別に虫歯ができたとかではないのですが一昨日から歯医者に通い始めました。それがその歯医者は至れり尽くせりなんです。びっくりしました。


もう五年くらい前でしょうか、虫歯の治療で歯医者に通っていたのは。数年前に一度、検診というか歯石取りに行ったきり歯医者とは縁がない生活をしていました。

その数年前もちょっと驚きました。僕が通っていたのとは違う歯医者にいたのですが、診察台っていうんでしょうか、歯医者のあの座り心地がいい椅子を倒すと上にテレビがありました。僕のときは普通のテレビ番組が流れていたのですが、娘ちゃんのような子供には歯科衛生士さんがリクエストを聞いてアニメとかの DVD を流してくれるんです。

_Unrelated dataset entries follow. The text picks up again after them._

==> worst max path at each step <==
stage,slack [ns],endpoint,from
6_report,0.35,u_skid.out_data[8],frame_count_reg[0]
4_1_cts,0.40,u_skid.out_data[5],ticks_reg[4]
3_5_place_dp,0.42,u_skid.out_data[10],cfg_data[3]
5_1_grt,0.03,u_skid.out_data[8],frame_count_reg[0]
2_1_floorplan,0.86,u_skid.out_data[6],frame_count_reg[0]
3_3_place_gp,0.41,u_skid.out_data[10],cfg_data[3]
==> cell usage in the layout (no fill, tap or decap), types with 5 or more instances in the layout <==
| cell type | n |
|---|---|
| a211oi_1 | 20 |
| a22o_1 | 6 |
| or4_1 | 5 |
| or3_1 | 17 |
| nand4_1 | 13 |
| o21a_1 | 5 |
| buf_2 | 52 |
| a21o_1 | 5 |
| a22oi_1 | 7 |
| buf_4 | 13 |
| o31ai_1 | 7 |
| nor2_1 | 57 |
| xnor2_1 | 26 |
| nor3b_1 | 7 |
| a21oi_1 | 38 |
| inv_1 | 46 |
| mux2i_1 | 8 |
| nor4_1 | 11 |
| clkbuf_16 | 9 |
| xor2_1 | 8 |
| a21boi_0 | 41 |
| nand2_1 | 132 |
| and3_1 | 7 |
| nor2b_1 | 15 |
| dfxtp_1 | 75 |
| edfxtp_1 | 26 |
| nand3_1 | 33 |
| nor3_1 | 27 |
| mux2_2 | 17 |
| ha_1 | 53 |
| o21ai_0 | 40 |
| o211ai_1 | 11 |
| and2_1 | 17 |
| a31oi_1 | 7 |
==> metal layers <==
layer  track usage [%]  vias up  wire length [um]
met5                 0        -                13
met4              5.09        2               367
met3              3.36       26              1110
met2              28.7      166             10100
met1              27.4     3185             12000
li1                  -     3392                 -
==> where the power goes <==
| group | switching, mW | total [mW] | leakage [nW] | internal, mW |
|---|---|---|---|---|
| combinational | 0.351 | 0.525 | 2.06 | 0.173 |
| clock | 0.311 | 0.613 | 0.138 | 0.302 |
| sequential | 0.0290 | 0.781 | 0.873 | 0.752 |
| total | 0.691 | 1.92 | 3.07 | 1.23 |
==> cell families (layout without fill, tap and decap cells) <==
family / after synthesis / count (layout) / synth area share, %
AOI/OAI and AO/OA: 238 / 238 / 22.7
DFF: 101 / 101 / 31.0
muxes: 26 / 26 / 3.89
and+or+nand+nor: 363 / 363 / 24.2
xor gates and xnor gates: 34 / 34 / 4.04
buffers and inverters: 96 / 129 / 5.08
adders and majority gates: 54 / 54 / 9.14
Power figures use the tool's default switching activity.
$ cat config.mk
export PLATFORM = sky130hd
export DESIGN_NAME = rail_fence_transposer
export DESIGN_NICKNAME = d
export VERILOG_FILES = /design/src/design/rft_pkg.sv /design/src/design/rail_fence_transposer.sv /design/src/design/rft_ram.sv /design/src/design/rft_job_queue.sv /design/src/design/rft_loader.sv /design/src/design/rft_drain.sv
export SDC_FILE = /design/constraint.sdc
export NUM_CORES = 2
export LEC_CHECK = 0
export BUFFER_PORTS_ARGS = -buffer_cell sky130_fd_sc_hd__buf_2
export CORE_UTILIZATION = 60
export CTS_CLUSTER_SIZE = 28
export DETAILED_ROUTE_END_ITERATION = 12
export PLACE_DENSITY_LB_ADDON = 0.25
export SLEW_MARGIN = 20
export SYNTH_ARGS = -nofsm -noshare
export SYNTH_HDL_FRONTEND = slang
export SYNTH_HIERARCHICAL = 1
export SYNTH_SLANG_ARGS = --single-unit
$ cat constraint.sdc
create_clock -name aclk -period 14.2 [get_ports aclk]
set_clock_uncertainty 0.1 [all_clocks]
set_input_delay 3.55 -clock aclk [delete_from_list [all_inputs] [get_ports aclk]]
set_output_delay 3.55 -clock aclk [all_outputs]
set_load 0.05 [all_outputs]
$ cat src/design/rft_pkg.sv
// Shared constants and types for the rail fence transposer.
// No dependencies; imported by every module of the block but rft_ram.
package rft_pkg;

    localparam int RFT_MAX_LEN   = 64;
    localparam int RFT_BYTE_W    = 8;
    localparam int RFT_LEN_W     = 7;
    localparam int RFT_ROWS_W    = 7;
    localparam int RFT_NUM_BANKS = 2;

    localparam logic [RFT_ROWS_W-1:0] RFT_ROWS_RESET = 7'd3;

    // One finished message waiting to be read out of its bank
    typedef struct packed {
        logic                  bank;
        logic [RFT_LEN_W-1:0]  len;
        logic [RFT_ROWS_W-1:0] rows;
        logic                  ovf;
    } rft_job_t;

endpackage
==> src/hw/rtl/contiguous_fit_allocator_top.sv <==
// top level of the contiguous fit allocator: policy register, response register, table ram
`timescale 1ns / 1ps
// Contiguous fit allocator. A pool of TOTAL_BLOCK_COUNT blocks of BLOCK_KB kilobytes is
// kept as an address-ordered table of up to MAX_SEGMENTS segments in one ram. An allocate
// request rounds its size up to whole blocks and takes a hole by first, best or worst fit
// (csr register, reset to best fit; code 3 acts as first fit); a release frees the lowest
// segment of the process and merges free neighbours. Each request gets one response with
// status, segment, rounding slack and the free totals after the operation. One request is
// worked on at a time: a request that changes the table holds the block through two table
// scans (hole search, then largest hole), each with one ram read per segment, and through
// the moves of the entries that open or close a table slot. A rejected request needs only
// the hole search. After reset the block writes the initial hole before it takes a request.
// A finished response waits in its own register, so the next request may be taken while
// it is still stalled.
module contiguous_fit_allocator_top #(
   parameter int TOTAL_BLOCK_COUNT = 1024,
   parameter int BLOCK_KB          = 4,
   parameter int MAX_SEGMENTS      = 64
) (
   input  logic                              clock,
   input  logic                              reset,
   // request channel
   input  logic                              req_valid,
   output logic                              req_stall,
   input  logic [cfa_pkg::OPCODE_W-1:0]      req_opcode,
   input  logic [cfa_pkg::PID_W-1:0]         req_process_id,
   input  logic [cfa_pkg::SIZE_W-1:0]        req_size_kb,
   // response channel
   output logic                              rsp_valid,
   input  logic                              rsp_stall,
   output logic [cfa_pkg::STATUS_W-1:0]      rsp_status,
   output logic [cfa_pkg::START_W-1:0]       rsp_start_block,
   output logic [cfa_pkg::COUNT_W-1:0]       rsp_block_count,
   output logic [cfa_pkg::WASTE_W-1:0]       rsp_slack_kb,
   output logic [cfa_pkg::COUNT_W-1:0]       rsp_free_blocks,
   output logic [cfa_pkg::COUNT_W-1:0]       rsp_largest_hole,
   // policy register
   input  logic                              csr_write_enable,
   input  logic [cfa_pkg::POLICY_W-1:0]      csr_write_data
);
   import cfa_pkg::*;

   localparam int AW = $clog2(MAX_SEGMENTS);
   // table entry: start, length, free flag, owner
   localparam int EW = $clog2(TOTAL_BLOCK_COUNT) + $clog2(TOTAL_BLOCK_COUNT + 1) + 1 + PID_W;

   logic [POLICY_W-1:0] fit_policy_ff;
   logic                rsp_valid_ff, rsp_valid_in;
   result_type          rsp_ff, rsp_in;

   logic                idle, req_take, slot_free, rsp_load;
   result_type          rsp_data;
   logic                ram_wr_en;
   logic [AW-1:0]       ram_wr_addr, ram_rd_addr;
   logic [EW-1:0]       ram_wr_data, ram_rd_data;

   assign req_stall = !idle;
   assign req_take  = req_valid && !req_stall;
   // response register frees up when empty or being taken this cycle
   assign slot_free = !rsp_valid_ff || !rsp_stall;

   always_comb begin
      rsp_valid_in = rsp_valid_ff;
      rsp_in       = rsp_ff;
      if (rsp_load) begin
         rsp_valid_in = 1'b1;
         rsp_in       = rsp_data;
      end else if (rsp_valid_ff && !rsp_stall) begin
         rsp_valid_in = 1'b0;
      end
   end

   always_ff @(posedge clock) begin
      if (reset) begin
         fit_policy_ff <= POLICY_BEST;
         rsp_valid_ff  <= 1'b0;
      end else begin
         if (csr_write_enable) begin
            fit_policy_ff <= csr_write_data;
         end
         rsp_valid_ff <= rsp_valid_in;
      end
      rsp_ff <= rsp_in;
   end

   assign rsp_valid        = rsp_valid_ff;
   assign rsp_status       = rsp_ff.status;
   assign rsp_start_block  = rsp_ff.start_block;
   assign rsp_block_count  = rsp_ff.block_count;
   assign rsp_slack_kb     = rsp_ff.slack_kb;
   assign rsp_free_blocks  = rsp_ff.free_blocks;
   assign rsp_largest_hole = rsp_ff.largest_hole;

   cfa_ctrl #(
      .TOTAL_BLOCK_COUNT (TOTAL_BLOCK_COUNT),
      .BLOCK_KB          (BLOCK_KB),
      .MAX_SEGMENTS      (MAX_SEGMENTS)
   ) u_ctrl (
      .clock          (clock),
      .reset          (reset),
      .req_take       (req_take),
      .req_opcode     (req_opcode),
      .req_process_id (req_process_id),
      .req_size_kb    (req_size_kb),
      .fit_policy     (fit_policy_ff),
      .idle           (idle),
      .ram_wr_en      (ram_wr_en),
      .ram_wr_addr    (ram_wr_addr),
      .ram_wr_data    (ram_wr_data),
      .ram_rd_addr    (ram_rd_addr),
      .ram_rd_data    (ram_rd_data),
      .slot_free      (slot_free),
      .rsp_load       (rsp_load),
      .rsp_data       (rsp_data)
   );

   // segment table
   cfa_ram #(
      .WIDTH (EW),
      .DEPTH (MAX_SEGMENTS)
   ) u_table (
      .clock   (clock),
      .wr_en   (ram_wr_en),
      .wr_addr (ram_wr_addr),
      .wr_data (ram_wr_data),
      .rd_addr (ram_rd_addr),
      .rd_data (ram_rd_data)
   );

endmodule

そのときも、そして今回もそうなのですが、娘の歯の健康に異常な執念を燃やしている妻が嵌っている歯医者に無理矢理行かされました。

妻「きれいな衛生士さんいるから!
僕「ほんとうにぃ? いつぞやのプールみたいなオチなんじゃないの?
妻「違うって。本当にきれいなんだから。
妻「そうねえ…、若い人とそれほどでもない人とどっちがいい?
僕「上手な人!」(本当は若い人だけど)
妻「どっちも上手だよ。どっちがいい?
僕「どっちでもいいよっ。」(本当は若い人だけど)
妻「じゃあ予約しておくから。
僕「でもさあ、どっちが担当になるかなんてわかるの?
妻「電話かけてその人が出たら指名するから大丈夫。まかせて! ちゃんと Yuji さん好みの人を指名するから。
僕「じゃあ君がやってくれるんだ。」(と一応言っておいた)
妻「バカねぇ

とまあ、こんな調子で予約されてしまいました。

当日、つまり一昨日ですが、行ってみるとなかなか感じのいい若い衛生士さん(H さん)にパーティションに案内されました。娘ちゃんが通っていた幼稚園の先生のような人です。わかってるじゃん >> 妻

その日は X 線写真を撮る以外では歯科医の先生とは五分も対面していませんが、たっぷり二時間近くかかりました。その H さんとみっちりだったのです。内容はこんなでした。(順番は一部違うかもしれません)

  1. 気になるところなどのヒアリングをする。

    H さんがどんなところが気になるかをヒアリングするのですが、実はここが一番困りました。というのは別段来たくて来たわけではないからです。適当に歯石を取ってくださいということにしておきました。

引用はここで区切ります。